Data were normalized and each variable in the data set ranged in value from −1 to 1, with a mean of 0 and a standard deviation of 1. Normalizing the data improves algorithm efficiency and accuracy.17 Additionally, principal component analysis was used to reduce dimensionality and improve generalization. The feature set underwent two levels of reduction, during which variables that contributed minimally to classification ability were removed. This was done because such variables can be detrimental to correct classification rates.
The data set was randomly partitioned into a training set (60%), a testing set (20%), and a validation set (20%). A Multi-Layer Perceptron ANN, the most commonly used ANN in medical applications,18 was employed. The number of nodes in the hidden layer was varied from 10 to 660 in increments of 10 to attain better performance. The maximum number of nodes evaluated was selected as it is approximately one-half of the total number of samples. Twenty replicates were performed at each number of hidden nodes to determine the average classification accuracy at that level as well as the reliability of that classification.
Statistical analysis
Classification accuracy for each category (normal, disordered) was determined for each set of parameters collectively (i.e., all 2-dimensional integrals or all 3-dimensional integrals) as well as each parameter individually. Receiver operating characteristic (ROC) analysis was performed to yield ROC curves and area under the curve (AUC) for each category. Statistical analysis (e.g., t-test, analysis of variance) was not performed due to the wide variety of disorders present in the disordered group.
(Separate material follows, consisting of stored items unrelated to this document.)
[src/rtl/i2c_bus_monitor.sv]
// Passive I2C bus monitor: filters SCL/SDA, decodes START/RSTART/STOP/byte frames
// and queues decoded events in a small first-word-fallthrough FIFO.
//
// state | meaning
// IDLE  | bus free, waiting for a START condition
// BUSY  | between START and STOP/TIMEOUT, decoding 9-bit frames
module i2c_bus_monitor #(
  parameter int US      = 100,
  parameter int FILT    = 3,
  parameter int FIFO_AW = 3,
  parameter int TO_US   = 1000
) (
  input  logic       clk,
  input  logic       aresetn,
  input  logic       scl_in,
  input  logic       sda_in,
  output logic       evt_valid,
  input  logic       evt_ready,
  output logic [2:0] evt_type,
  output logic [7:0] evt_dat,
  output logic       evt_ack,
  output logic       evt_first,
  output logic       bus_busy,
  output logic       ovf,
  input  logic       clr_ovf
);
  localparam logic [2:0] EV_START   = 3'd0;
  localparam logic [2:0] EV_RSTART  = 3'd1;
  localparam logic [2:0] EV_STOP    = 3'd2;
  localparam logic [2:0] EV_BYTE    = 3'd3;
  localparam logic [2:0] EV_ABORT   = 3'd4;
  localparam logic [2:0] EV_TIMEOUT = 3'd5;

  localparam int FW     = $clog2(FILT + 1);
  localparam int TO_CYC = TO_US * US;
  localparam bit TO_EN  = (TO_CYC > 0);
  localparam int TO_W   = (TO_CYC > 1) ? $clog2(TO_CYC) : 1;
  localparam int TO_LD  = TO_EN ? TO_CYC - 1 : 0;
  localparam int DEPTH  = 2 ** FIFO_AW;

  typedef enum logic {IDLE, BUSY} state_t;
  state_t state, state_n;

  logic [1:0]    scl_sync, sda_sync;
  logic [FW-1:0] scl_fcnt, sda_fcnt;
  logic          scl_f, sda_f, scl_d, sda_d;

  always_ff @(posedge clk) begin
    if (!aresetn) begin
      scl_sync <= 2'b11;
      sda_sync <= 2'b11;
      scl_fcnt <= '0;
      sda_fcnt <= '0;
      scl_f    <= 1'b1;
      sda_f    <= 1'b1;
      scl_d    <= 1'b1;
      sda_d    <= 1'b1;
    end else begin
      scl_sync <= {scl_sync[0], scl_in};
      sda_sync <= {sda_sync[0], sda_in};
      scl_d    <= scl_f;
      sda_d    <= sda_f;
      if (scl_sync[1] == scl_f) scl_fcnt <= '0;
      else if (scl_fcnt == FW'(FILT - 1)) begin
        scl_f    <= scl_sync[1];
        scl_fcnt <= '0;
      end else scl_fcnt <= scl_fcnt + 1'b1;
      if (sda_sync[1] == sda_f) sda_fcnt <= '0;
      else if (sda_fcnt == FW'(FILT - 1)) begin
        sda_f    <= sda_sync[1];
        sda_fcnt <= '0;
      end else sda_fcnt <= sda_fcnt + 1'b1;
    end
  end

  logic [3:0]    bitcnt, bitcnt_n;
  logic [7:0]    sreg, sreg_n;
  logic          first, first_n, hi_seen, hi_n, bit_smp, smp_n;
  logic          pend_v, pend_v_n;
  logic [2:0]    pend_type, pend_type_n, ev;
  logic [TO_W-1:0] to_cnt;
  logic          scl_rise, scl_fall, start_c, stop_c, to_fire;
  logic          push;
  logic [12:0]   push_rec;

  assign scl_rise = scl_f & ~scl_d;
  assign scl_fall = ~scl_f & scl_d;
  assign start_c  = scl_f & sda_d & ~sda_f;
  assign stop_c   = scl_f & ~sda_d & sda_f & (state == BUSY);
  assign to_fire  = TO_EN && (state == BUSY) && !scl_f && (to_cnt == '0);

  // A bit is sampled on SCL rise but only committed on the following SCL fall, so the
  // SCL-high phase that frames a STOP or repeated START never counts as data.
  always_comb begin
    state_n     = state;
    bitcnt_n    = bitcnt;
    sreg_n      = sreg;
    first_n     = first;
    hi_n        = hi_seen;
    smp_n       = bit_smp;
    pend_v_n    = 1'b0;
    pend_type_n = pend_type;
    push        = 1'b0;
    push_rec    = '0;
    ev          = EV_STOP;
    if (pend_v) begin
      push     = 1'b1;
      push_rec = {pend_type, 10'd0};
    end
    if (start_c || stop_c) begin
      ev   = start_c ? ((state == BUSY) ? EV_RSTART : EV_START) : EV_STOP;
      push = 1'b1;
      if (bitcnt != 4'd0) begin
        push_rec    = {EV_ABORT, sreg, 2'b00};
        pend_v_n    = 1'b1;
        pend_type_n = ev;
      end else begin
        push_rec = {ev, 10'd0};
      end
      state_n  = start_c ? BUSY : IDLE;
      bitcnt_n = '0;
      sreg_n   = '0;
      hi_n     = 1'b0;
      if (start_c) first_n = 1'b1;
    end else if (to_fire) begin
      push     = 1'b1;
      push_rec = {EV_TIMEOUT, 10'd0};
      state_n  = IDLE;
      bitcnt_n = '0;
      sreg_n   = '0;
      hi_n     = 1'b0;
    end else if (state == BUSY) begin
      if (scl_rise) begin
        hi_n  = 1'b1;
        smp_n = sda_f;
      end else if (scl_fall && hi_seen) begin
        hi_n = 1'b0;
        if (bitcnt == 4'd8) begin
          push     = 1'b1;
          push_rec = {EV_BYTE, sreg, ~bit_smp, first};
          first_n  = 1'b0;
          bitcnt_n = '0;
          sreg_n   = '0;
        end else begin
          sreg_n   = {sreg[6:0], bit_smp};
          bitcnt_n = bitcnt + 4'd1;
        end
      end
    end
  end

  always_ff @(posedge clk) begin
    if (!aresetn) begin
      state     <= IDLE;
      bitcnt    <= '0;
      sreg      <= '0;
      first     <= 1'b0;
      hi_seen   <= 1'b0;
      bit_smp   <= 1'b0;
      pend_v    <= 1'b0;
      pend_type <= '0;
      to_cnt    <= '0;
    end else begin
      state     <= state_n;
      bitcnt    <= bitcnt_n;
      sreg      <= sreg_n;
      first     <= first_n;
      hi_seen   <= hi_n;
      bit_smp   <= smp_n;
      pend_v    <= pend_v_n;
      pend_type <= pend_type_n;
      if (state != BUSY || scl_f) to_cnt <= TO_W'(TO_LD);
      else if (to_cnt != '0)       to_cnt <= to_cnt - 1'b1;
    end
  end

  logic [12:0]      mem [DEPTH];
  logic [FIFO_AW:0] wr_ptr, rd_ptr;
  logic             full, pop, wr_en;
  logic [12:0]      head;

  assign evt_valid = (wr_ptr != rd_ptr);
  assign full      = (wr_ptr[FIFO_AW] != rd_ptr[FIFO_AW]) &&
                     (wr_ptr[FIFO_AW-1:0] == rd_ptr[FIFO_AW-1:0]);
  assign pop       = evt_valid & evt_ready;
  assign wr_en     = aresetn & push & (~full | pop);
  assign head      = evt_valid ? mem[rd_ptr[FIFO_AW-1:0]] : '0;
  assign {evt_type, evt_dat, evt_ack, evt_first} = head;
  assign bus_busy  = (state == BUSY);

  always_ff @(posedge clk) begin
    if (wr_en) mem[wr_ptr[FIFO_AW-1:0]] <= push_rec;
  end

  always_ff @(posedge clk) begin
    if (!aresetn) begin
      wr_ptr <= '0;
      rd_ptr <= '0;
      ovf    <= 1'b0;
    end else begin
      if (wr_en) wr_ptr <= wr_ptr + 1'b1;
      if (pop)   rd_ptr <= rd_ptr + 1'b1;
      if (push && full && !pop) ovf <= 1'b1;
      else if (clr_ovf)         ovf <= 1'b0;
    end
  end
endmodule

[config.mk]
export PLATFORM = sky130hd
export DESIGN_NAME = i2c_bus_monitor
export DESIGN_NICKNAME = d
export VERILOG_FILES = /design/src/rtl/i2c_bus_monitor.sv
export SDC_FILE = /design/constraint.sdc
export NUM_CORES = 1
export LEC_CHECK = 0
export BUFFER_PORTS_ARGS = -buffer_cell sky130_fd_sc_hd__clkbuf_2
export CAP_MARGIN = 5
export CELL_PAD_IN_SITES_DETAIL_PLACEMENT = 1
export CELL_PAD_IN_SITES_GLOBAL_PLACEMENT = 2
export CORE_UTILIZATION = 48
export DETAILED_ROUTE_END_ITERATION = 8
export PLACE_DENSITY_LB_ADDON = 0.1
export SLEW_MARGIN = 0
export SYNTH_ARGS = -nofsm -noshare
export SYNTH_HDL_FRONTEND = slang
export SYNTH_SLANG_ARGS = --single-unit
export TNS_END_PERCENT = 20
[constraint.sdc]
create_clock -name clk -period 9.17 [get_ports clk]
set_input_delay 1.834 -clock clk [delete_from_list [all_inputs] [get_ports clk]]
set_output_delay 1.834 -clock clk [all_outputs]
set_load 0.05 [all_outputs]
After elaboration in Yosys (flattened, before gate mapping)
Memory sizes are Yosys's and may differ from the RTL's. A register that Yosys moved wholly into a read port is not among the register bits.
Cells that the tools add are included.
{"block": "totals", "reg_bits": 58, "mem_bits_rw": 104, "out_inout_bits": 16, "memories": 1}
{"name": "mem", "words": 8, "word_bits": 13, "read_ports": 1, "rd_clocked_by_memory_dff": 1, "write_ports": 1, "line": "177", "text": "logic [12:0] mem [DEPTH];"}
{"block": "op_classes", "n_addsub": 6, "n_eq_ne": 11, "mux": 41, "n_bitwise": 24, "reduce_logical": 32}
{"operator": "2-to-1 mux 13 bit", "count": 9}
{"operator": "2-to-1 mux 17 bit", "count": 2}
{"operator": "2-to-1 mux 1 bit", "count": 25}
{"operator": "logical NOT 17 bit", "count": 1}
{"operator": "nonzero test 17 bit", "count": 1}
{"operator": "subtractor 17 x 1 -> 17 bit, second input constant", "count": 1}
{"operator": "nonzero test 2 bit", "count": 7}
{"operator": "inverter 1 bit", "count": 13}
{"operator": "adder 4 x 1 -> 4 bit, second input constant", "count": 3}
{"operator": "bitwise AND 1 bit", "count": 10}
{"operator": "AND reduction 2 bit", "count": 5}
{"operator": "OR reduction 3 bit", "count": 3}
{"operator": "2-to-1 mux 8 bit", "count": 1}
{"operator": "logical AND 1 bit", "count": 6}
{"operator": "2-to-1 mux 3 bit", "count": 2}
{"operator": "AND reduction 6 bit", "count": 1}
{"operator": "adder 2 x 1 -> 2 bit, second input constant", "count": 2}
{"operator": "equality test 2 bit, second input constant", "count": 2}
{"operator": "equality test 4 bit, second input constant", "count": 1}
{"operator": "2-to-1 mux 4 bit", "count": 1}
{"operator": "!= test 2 x 1 -> 1 bit, second input constant", "count": 2}
{"operator": "!= test 4 bit", "count": 1}
{"operator": "AND reduction 4 bit", "count": 1}
{"operator": "nonzero test 4 bit", "count": 1}
{"operator": "10 further kinds", "count": 13}

Logic depth before layout (Yosys ltp)
Gate-level depths: netlist of the first run.
{"block": "depth", "depth_word": 12, "depth_mapped": 8, "mapped_depth_nobuf": 7}

Worst setup path before layout of the first run
OpenSTA, ideal clock, no wires.
{"block": "synth_path", "path_kind": "input port to flip-flop", "start": "in aresetn", "end": "mem mem[4][0], enable pin", "t_arrival_ns": 3.558, "required_time_ns": 8.753, "path_slack_ns": 5.195, "path_stages": 3, "path_buffers": 1, "path_cell_list": "clkbuf_1 -> nand2_1 -> nor4_1"}
{"block": "synth_between", "elab_chain_len": 4}
{"item": "start, declared", "line": "14", "text": "input logic aresetn,"}
{"item": "bitwise AND 1 bit (2 in series)", "line": "186", "text": "assign wr_en = aresetn & push & (~full | pop);"}
{"item": "2-to-1 mux 1 bit", "line": "192", "text": "if (wr_en) mem[wr_ptr[FIFO_AW-1:0]] <= push_rec;"}
{"item": "2-to-1 mux 1 bit (implied by the code)", "line": "192"}
{"item": "end, declared", "line": "177"}
Every way passes these cells.

==> results.py, run 1 <==
metrics = {
    "status": {
        "status": "completed",
    },
    "critical_path": {
        "path_max_fanout": 26,
        "endpoint_kind": "output pin",
        "worstSetupPathType": "flop to output pin",
        "critPathMaxStageDelay_ps": 940,
        "arrival_ps": 2630,
        "r2r_cells": 7,
        "cp_slowest_cell": "dfxtp_2",
        "start_kind": "flop",
        "critical_path_required_ps": 7340,
        "crit_chain": "mux4_2, mux2i_1, nor2_1, clkbuf_2",
    },
    "global_routing": {
        "grt_start_max_net_pins": 47,
        "gr-total-overflow": 0,
        "grt_first_pass_wirelength_um": 22900,
        "antenna_found_initial": 0,
        "grt_pass1_vias": 4159,
        "grt_usage": 0.217,
    },
    "yosys": {
        "syn_nets": 496,
        "syn_area_per_cell_um2": 14.0,
        "seq_area_frac_synth": 0.642,
        "synth-warning-count": 0,
        "synthArstFlopShare": 0,
        "synth_flop_cell": "edfxtp_1",
        "yosysUniqueCellTypes": 52,
        "synthCells": 482,
        "syn_area_mm2": 0.00673,
        "synth_enable_flop_cells": 104,
        "ys_ff_latch": 164,
    },
    "final_layout": {
        "nets": 522,
        "n_antenna_cell": 0,
        "area_delta_synth_final_pct": 12.8,
        "mostFrequentLayoutCell": "edfxtp_1",
        "drive_gt1_frac": 0.192,
        "mostFrequentLayoutCells": "104 x edfxtp_1, 59 x dfxtp_1, 45 x nor2_1",
        "fin_area_mm2": 0.00759,
        "fillCellCount": 1349,
        "final_cells": 696,
    },
    "placement": {
        "hpwlAfterDp_um": 8950,
        "dp.cells": 665,
        "portBuffers": 21,
        "place.gp.congestion": 0.751,
        "place_area_mm2": 0.00707,
    },
    "drt": {
        "routedWlPerCell_um": 20.3,
        "vias": 3930,
        "antenna_left": 0,
        "vias_per_cell": 5.65,
        "post-route-drc-count": 0,
        "drt-pass1-iter-count": 4,
        "routed_wl_um": 14100,
        "first_iter_violations": 256,
    },
    "cts": {
        "clockBufferDepth": 2,
        "htreeDepth": 4,
        "post_cts_buffers": 0,
        "numCtsBuffers": 17,
        "clkLatencyLatePin_ps": 420,
        "ctsResizeCount": 0,
        "clkTransAtPathRegs_ps": 60,
        "root_buffer": "clkbuf_16",
        "cts.sinks": 164,
        "ctsHoldBuffers": 0,
        "cts_tree": "done",
    },
    "floorplan": {
        "die_w_um": 120,
        "dieArea_mm2": 0.0145,
        "num_rows": 42,
        "ioPinCount": 22,
        "initial_utilization": 0.500,
        "coreArea_mm2": 0.0135,
        "die_h_um": 120,
    },
    "pwr": {
        "p_leak_nw": 2.49,
        "peakVddDrop_mv": 0.122,
        "cellPowerDensity_mw_per_mm2": 190,
        "p_total_mw": 1.44,
    },
    "timing": {
        "fin_crit_sh": 0.486,
        "fin_worst_skew_ps": 7.43,
        "tightest_slew_ps": 1310,
        "final_hold_viol_count": 0,
        "max_slew_margin": 0.121,
        "rsz0062_at_grt": "no",
        "fmax_ghz": 0.224,
        "finalSetupTns_ps": 0,
        "finalHoldWorstSlack_ps": 405,
        "setup_viol": 0,
        "slew_violations": 0,
        "finalCriticalPeriod_ps": 4460,
    },
    "job": {
        "maxCapViolCount": 0,
    },
    "min_path": {
        "hold_depth": 1,
        "worst_hold_path_type": "flop to flop",
    },
}
-- path summary, 6_finish.rpt --
check	startpoint	to	slack, ps
worst max-delay path	flop	evt_type[0]	4710
worst min-delay path	sda_sync[0]	sda_sync[1]	410
worst max register to register	to_cnt[0]	mem[7][3]	5400
worst min register to register	sda_sync[0]	sda_sync[1]	410
-- per-stage QoR --
step | setup slack, ps | utilization
4_1_cts | 4610 | 0.564
2_1_floorplan | 5200 | -
3_5_place_dp | 5130 | 0.525
5_1_grt | 4470 | 0.564
6_report | 4710 | 0.564
3_3_place_gp | 5190 | 0.525
-- cell usage after synthesis, types with 6 or more instances --
cell | n | area share
nor2_1 | 45 | 0.025
nor2b_1 | 12 | 0.011
ha_1 | 8 | 0.015
mux4_2 | 26 | 0.087
a21oi_1 | 12 | 0.0089
xor2_1 | 7 | 0.0091
a22oi_1 | 8 | 0.0089
o21ai_0 | 6 | 0.0045
nand3_1 | 13 | 0.0097
mux2i_1 | 19 | 0.028
clkbuf_1 | 17 | 0.0095
inv_1 | 7 | 0.0039
a21boi_1 | 10 | 0.011
edfxtp_1 | 104 | 0.46
nor4_1 | 8 | 0.0074
xnor2_1 | 14 | 0.018
nand2b_1 | 14 | 0.013
dfxtp_1 | 60 | 0.18
nand2_1 | 27 | 0.015
nor3_1 | 8 | 0.0059
-- report_power, final --
part | internal, mW | switching, mW | leakage, nW
combinational | 0.00793 | 0.0104 | 0.837
clock | 0.367 | 0.272 | 0.245
sequential | 0.779 | 0.00297 | 1.41
total | 1.15 | 0.285 | 2.49
-- final cells by class --
| cell class | instances | area (µm²) | share of cell area |
|---|---|---|---|
| Multi-Input combinational cell | 287 | 2320 | 0.305 |
| Tap cell | 176 | 220 | 0.0290 |
| Inverter | 8 | 30.0 | 0.00396 |
| Timing Repair Buffer | 30 | 173 | 0.0227 |
| Clock buffer | 20 | 437 | 0.0575 |
| Sequential cell | 164 | 4330 | 0.570 |
| Clock inverter | 11 | 88.8 | 0.0117 |
-- state kept, by name, summed over array words and instances (netlist names), 2 cells and up, named ones only --
name       count
pend_type      2
to_cnt        17
sreg           8
rd_ptr         4
scl_fcnt       2
scl_sync       2
mem          104
bitcnt         4
sda_sync       2
wr_ptr         4
sda_fcnt       2
-- logic make-up after synthesis --
family,share of synthesized area
fa+ha+maj,0.0149
compound gates,0.0502
xor+xnor,0.0273
mux,0.115
flops,0.642
simple gates,0.132
buf+inv,0.0180
-- critical path, delay by kind of cell (launching register included) --
family / cells / cell delay (ps)
AND/OR/NAND/NOR: 1 / 80
buffers and inverters: 1 / 260
multiplexers: 2 / 910
flip-flops: 1 / 940
-- routing by layer --
layer	share of wire	global-route usage
met2	0.51	0.369
met4	0.019	0.0818
met1	0.44	0.265
met5	0	0
met3	0.032	0.0557
Note: power is estimated with default switching activity, not from simulation.
==> run 2: changes to the inputs <==
--- a/config.mk
+++ b/config.mk
@@ -9,7 +9,7 @@
 export CAP_MARGIN = 5
 export CELL_PAD_IN_SITES_DETAIL_PLACEMENT = 1
 export CELL_PAD_IN_SITES_GLOBAL_PLACEMENT = 2
-export CORE_UTILIZATION = 48
+export CORE_UTILIZATION = 40
 export DETAILED_ROUTE_END_ITERATION = 8
 export PLACE_DENSITY_LB_ADDON = 0.1
 export SLEW_MARGIN = 0
==> constraint.sdc (replaced) <==
create_clock -name clk -period 3.7 [get_ports clk]
set_input_delay 0.74 -clock clk [delete_from_list [all_inputs] [get_ports clk]]
set_output_delay 0.74 -clock clk [all_outputs]
set_load 0.05 [all_outputs]
==> results.py, run 2 (same netlist as run 1, synthesis figures left out) <==
metrics = {
    "timing": {
        "fin_crit_sh": 0.843,
        "finalCriticalPeriod_ps": 3120,
        "rsz0062_at_grt": "no",
        "fin_worst_skew_ps": 8.59,
        "final_hold_viol_count": 0,
        "finalSetupTns_ps": 0,
        "setup_viol": 0,
        "max_slew_margin": 0.394,
        "fmax_ghz": 0.321,
        "tightest_slew_ps": 908,
        "slew_violations": 0,
    },
    "drt": {
        "routedWlPerCell_um": 18.5,
        "antenna_left": 0,
        "vias": 3925,
        "first_iter_violations": 177,
        "post-route-drc-count": 0,
        "vias_per_cell": 5.24,
        "routed_wl_um": 13800,
        "drt-pass1-iter-count": 5,
    },
    "cts": {
        "ctsHoldBuffers": 0,
        "cts_tree": "done",
        "ctsResizeCount": 0,
        "numCtsBuffers": 17,
        "clkLatencyLatePin_ps": 420,
        "htreeDepth": 4,
        "clockBufferDepth": 2,
        "post_cts_buffers": 0,
        "cts.sinks": 164,
        "root_buffer": "clkbuf_16",
        "clkTransAtPathRegs_ps": 60,
    },
    "critical_path": {
        "path_depth": 5,
        "r2r_end": "mem[2][8]",
        "cp_slowest_cell": "dfxtp_1",
        "reg2reg_from": "to_cnt[9]",
        "arrival_ps": 2380,
        "critPathMaxStageDelay_ps": 880,
        "critical_path_required_ps": 2960,
        "critPathBufInv": 2,
        "path_max_fanout": 16,
        "start_kind": "flop",
        "endpoint_kind": "output pin",
        "r2r_slack_ps": 960,
        "path_delay_family": "flip-flops",
        "r2r_cells": 6,
        "crit_chain": "buf_4, mux4_2, mux2i_1, nor2_1, clkbuf_2",
        "worstSetupPathType": "flop to output pin",
    },
    "floorplan": {
        "ioPinCount": 22,
        "num_rows": 47,
        "dieArea_mm2": 0.0173,
        "coreArea_mm2": 0.0165,
        "die_h_um": 132,
        "die_w_um": 132,
        "initial_utilization": 0.407,
    },
    "final_layout": {
        "largest_register_ffs": 104,
        "mostFrequentLayoutCell": "edfxtp_1",
        "area_delta_synth_final_pct": 16.3,
        "drive_gt1_frac": 0.212,
        "mostFrequentLayoutCells": "104 x edfxtp_1, 59 x dfxtp_1, 45 x nor2_1",
        "nets": 530,
        "n_antenna_cell": 0,
    },
    "min_path": {
        "hold_start": "sda_sync[0]",
        "hold_depth": 1,
        "min_to": "sda_sync[1]",
        "worst_hold_path_type": "flop to flop",
    },
    "pwr": {
        "p_leak_nw": 2.60,
        "peakVddDrop_mv": 0.318,
        "p_total_mw": 3.83,
        "cellPowerDensity_mw_per_mm2": 490,
    },
    "placement": {
        "place.gp.congestion": 0.767,
        "hpwlAfterDp_um": 9310,
        "portBuffers": 21,
    },
    "global_routing": {
        "grt_start_max_net_pins": 30,
        "antenna_found_initial": 0,
        "grt_first_pass_wirelength_um": 22700,
        "gr-total-overflow": 0,
        "grt_usage": 0.172,
        "grt_pass1_vias": 4175,
    },
    "status": {
        "status": "completed",
    },
    "job": {
        "maxCapViolCount": 0,
    },
}
## run 2: layer usage
layer,up-vias,routed length [µm],share of wire,track usage
met4,0,180,0.013,0.0601
li1,1875,-,-,-
met1,1994,6130,0.44,0.212
met2,42,7220,0.52,0.301
met3,14,316,0.023,0.0320
met5,-,0,0,0
## run 2: how the worst max path moves through the flow
stage            endpoint  slack, ps  startpoint
2_1_floorplan   mem[0][0]        160   to_cnt[0]
3_3_place_gp   evt_dat[3]       1010        flop
3_5_place_dp    mem[2][7]        970   to_cnt[9]
4_1_cts        evt_dat[3]        520        flop
5_1_grt        evt_dat[6]        420        flop
6_report       evt_dat[2]        580        flop
## run 2: area by class of cell
class | instances | area (µm²)
multi-input cells | 287 | 2320
flip-flops and latches | 164 | 4330
clock buffers | 18 | 429
clock inverters | 14 | 195
fillers | 1662 | 8690
inverters | 8 | 30.0
well taps | 220 | 275
repair buffers | 38 | 258
## run 2: metrics by stage
stage | hold WS [ps] | worst slack, ps | std cells | util | area [µm²]
2_1_floorplan | 386 | 157 | 482 | - | 6730
3_3_place_gp | 400 | 1010 | 717 | 0.436 | 7210
3_5_place_dp | 397 | 966 | 717 | 0.436 | 7210
4_1_cts | 414 | 516 | 749 | 0.474 | 7830
5_1_grt | 428 | 416 | 749 | 0.474 | 7830
6_report | 411 | 581 | 749 | 0.474 | 7830
## run 2: report_power, final
group / internal, mW / switching, mW
registers: 1.93 / 0.00698
clock network: 1.09 / 0.765
logic: 0.0199 / 0.0265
Different disorders are expected to influence manometric variables in different ways, with resulting large intra-group variability potentially concealing the diagnostic value of a given parameter.
RESULTS
Summary data from normal and disordered subjects are presented in table 1. When performing ANN analysis using either only all 2-dimensional parameters or only all 3-dimensional parameters as inputs, 3-dimensional parameters produced consistently higher classification accuracies (figure 3). A maximal total classification accuracy of 86.71±1.47% was achieved with 3-dimensional parameters, while 2-dimensional parameters yielded a maximum accuracy of 83.36±1.42% (table 2). ROC analysis demonstrated an area under the curve (AUC) of 0.896 for two-dimensional and 0.922 for three-dimensional parameters (figure 4).
Table 1.
Summary data for the normal and disordered groups.
Parameter | Normal | Disordered |
---|---|---|
VP duration (s) | 0.70±0.16 | 0.67±0.25 |
VP rise time (s) | 0.28±0.15 | 0.31±0.19 |
VP rise rate (mmHg/s) | 712±2578 | 671±1023 |
VP fall time (s) | 0.42±0.12 | 0.36±0.17 |
VP maximum pressure (mmHg) | 139±33 | 145±45 |
VP 2-D integral (mmHg*s) | 52±18 | 64±30 |
VP 3-D integral (mmHg*s) | 93±33 | 108±50 |
HP duration (s) | 0.67±0.18 | 0.76±0.36 |
HP rise time (s) | 0.39±0.17 | 0.38±0.26 |
HP rise rate (mmHg/s) | 476±682 | 1010±5689 |
HP fall time (s) | 0.28±0.11 | 0.38±0.24 |
HP maximum pressure (mmHg) | 134±66 | 122±57 |
HP 2-D integral (mmHg*s) | 39±20 | 43±26 |
HP 3-D integral (mmHg*s) | 114±58 | 119±82 |
UES pre-opening maximum pressure (mmHg) | 108±54 | 95±59 |
UES pre-opening peak 2-D integral (mmHg*s) | 33±21 | 25±17 |
UES pre-opening peak 3-D integral (mmHg*s) | 69±35 | 52±33 |
UES post-closure maximum pressure (mmHg) | 213±84 | 204±129 |
UES post-closure peak 2-D integral (mmHg*s) | 115±79 | 84±60 |
UES post-closure peak 3-D integral (mmHg*s) | 318±120 | 251±149 |
Minimum UES pressure (mmHg) | −1±6 | 0±13 |
UES activity time (s) | 1.06±0.34 | 0.95±0.36 |
Nadir duration (s) | 0.54±0.18 | 0.48±0.29 |
UES 2-D integral (mmHg*s) | 60±55 | 48±39 |
UES 3-D integral (mmHg*s) | 124±103 | 102±81 |
Swallow duration (s) | 1.03±0.25 | 0.98±0.38 |
Figure 3.
Classification accuracies for analyses including all two- or three-dimensional parameters over various levels of hidden nodes.
Table 2.
Optimal classification accuracies for each analysis. Values are presented as mean±standard deviation and represent classification accuracy over twenty iterations at the specified number of hidden nodes. UES = upper esophageal sphincter.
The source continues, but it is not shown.